## SUPPLIED ENTRIES
%%

## config.mk

```make
export PLATFORM = sky130hd
export DESIGN_NAME = oam_dma_arbiter
export DESIGN_NICKNAME = d
export VERILOG_FILES = /design/src/rtl/oam_dma_arbiter.sv
export SDC_FILE = /design/constraint.sdc
export NUM_CORES = 1
export LEC_CHECK = 0
export ABC_AREA = 1
export BUFFER_PORTS_ARGS = -buffer_cell sky130_fd_sc_hd__buf_2
export CAP_MARGIN = 20
export CORE_MARGIN = 8
export CORE_UTILIZATION = 52
export CTS_BUF_LIST = sky130_fd_sc_hd__clkbuf_4
export DETAILED_ROUTE_END_ITERATION = 8
export GPL_TIMING_DRIVEN = 0
export PLACE_DENSITY = 0.88
export SLEW_MARGIN = 20
export SYNTH_ARGS = -nofsm -noshare
export SYNTH_HDL_FRONTEND = slang
export SYNTH_SLANG_ARGS = --single-unit
```

## constraint.sdc

```tcl
create_clock -name clk -period 2.43 [get_ports clk]
set_clock_uncertainty 0.1 [all_clocks]
set_input_delay 0.3645 -clock clk [delete_from_list [all_inputs] [get_ports clk]]
set_output_delay 0.3645 -clock clk [all_outputs]
set_load 0.1 [all_outputs]
```
==> src/rtl/nrda_div_seq_if.sv <==
// Start/done handshake bundle for the sequential divider.
// The master issues start/x/y, and the divider answers on busy/done/q/r.
interface nrda_div_seq_if #(
   parameter int unsigned WIDTH = 32
) ();
   logic             start;
   logic [WIDTH-1:0] x;
   logic [WIDTH-1:0] y;
   logic             busy;
   logic             done;
   logic [WIDTH-1:0] q;
   logic [WIDTH-1:0] r;

   modport master (
      output start, x, y,
      input  busy, done, q, r
   );

   modport slave (
      input  start, x, y,
      output busy, done, q, r
   );
endinterface

==> src/rtl/nrda_div_seq.sv <==
// Unsigned divider using non-restoring division, one quotient bit per clock.
// Latency from accepted start to done is WIDTH+1 edges, independent of the operands.
module nrda_div_seq #(
   parameter int unsigned WIDTH = 32
) (
   input  logic          clk,
   input  logic          rst,
   nrda_div_seq_if.slave bus
);
   localparam int unsigned CntW = $clog2(WIDTH);

   typedef enum logic [1:0] {StIdle, StIter, StFix} state_e;

   state_e                  state_q, state_d;
   logic [WIDTH-1:0]        a_q, a_d;
   logic [WIDTH-1:0]        d_q, d_d;
   logic [WIDTH-1:0]        quo_q, quo_d;
   logic [WIDTH-1:0]        q_q, q_d;
   logic [WIDTH-1:0]        r_q, r_d;
   logic signed [WIDTH+1:0] p_q, p_d;
   logic signed [WIDTH+1:0] p_shift, d_ext;
   logic [CntW-1:0]         cnt_q, cnt_d;
   logic                    done_q, done_d;

   always_ff @(posedge clk) begin
      if (rst) begin
         state_q <= StIdle;
         a_q     <= '0;
         d_q     <= '0;
         quo_q   <= '0;
         q_q     <= '0;
         r_q     <= '0;
         p_q     <= '0;
         cnt_q   <= '0;
         done_q  <= 1'b0;
      end else begin
         state_q <= state_d;
         a_q     <= a_d;
         d_q     <= d_d;
         quo_q   <= quo_d;
         q_q     <= q_d;
         r_q     <= r_d;
         p_q     <= p_d;
         cnt_q   <= cnt_d;
         done_q  <= done_d;
      end
   end

   always_comb begin
      state_d = state_q;
      a_d     = a_q;
      d_d     = d_q;
      quo_d   = quo_q;
      q_d     = q_q;
      r_d     = r_q;
      p_d     = p_q;
      cnt_d   = cnt_q;
      done_d  = 1'b0;
      d_ext   = signed'({2'b00, d_q});
      p_shift = signed'({p_q[WIDTH:0], a_q[WIDTH-1]});

      unique case (state_q)
         StIdle: begin
            if (bus.start) begin
               a_d     = bus.x;
               d_d     = bus.y;
               p_d     = '0;
               quo_d   = '0;
               cnt_d   = '0;
               state_d = StIter;
            end
         end
         StIter: begin
            // Sign of P picks subtract or add back; the new sign gives the quotient bit.
            p_d   = p_q[WIDTH+1] ? (p_shift + d_ext) : (p_shift - d_ext);
            a_d   = {a_q[WIDTH-2:0], 1'b0};
            quo_d = {quo_q[WIDTH-2:0], ~p_d[WIDTH+1]};
            cnt_d = cnt_q + CntW'(1);
            if (cnt_q == CntW'(WIDTH - 1)) begin
               state_d = StFix;
            end
         end
         StFix: begin
            // With D=0 P never goes negative, so q ends all ones and r ends equal to x.
            p_d     = p_q[WIDTH+1] ? (p_q + d_ext) : p_q;
            q_d     = quo_q;
            r_d     = p_d[WIDTH-1:0];
            done_d  = 1'b1;
            state_d = StIdle;
         end
         default: state_d = StIdle;
      endcase
   end

   assign bus.busy = (state_q != StIdle);
   assign bus.done = done_q;
   assign bus.q    = q_q;
   assign bus.r    = r_q;
endmodule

%%

Lines above with "StIter": state how many, nothing more.

3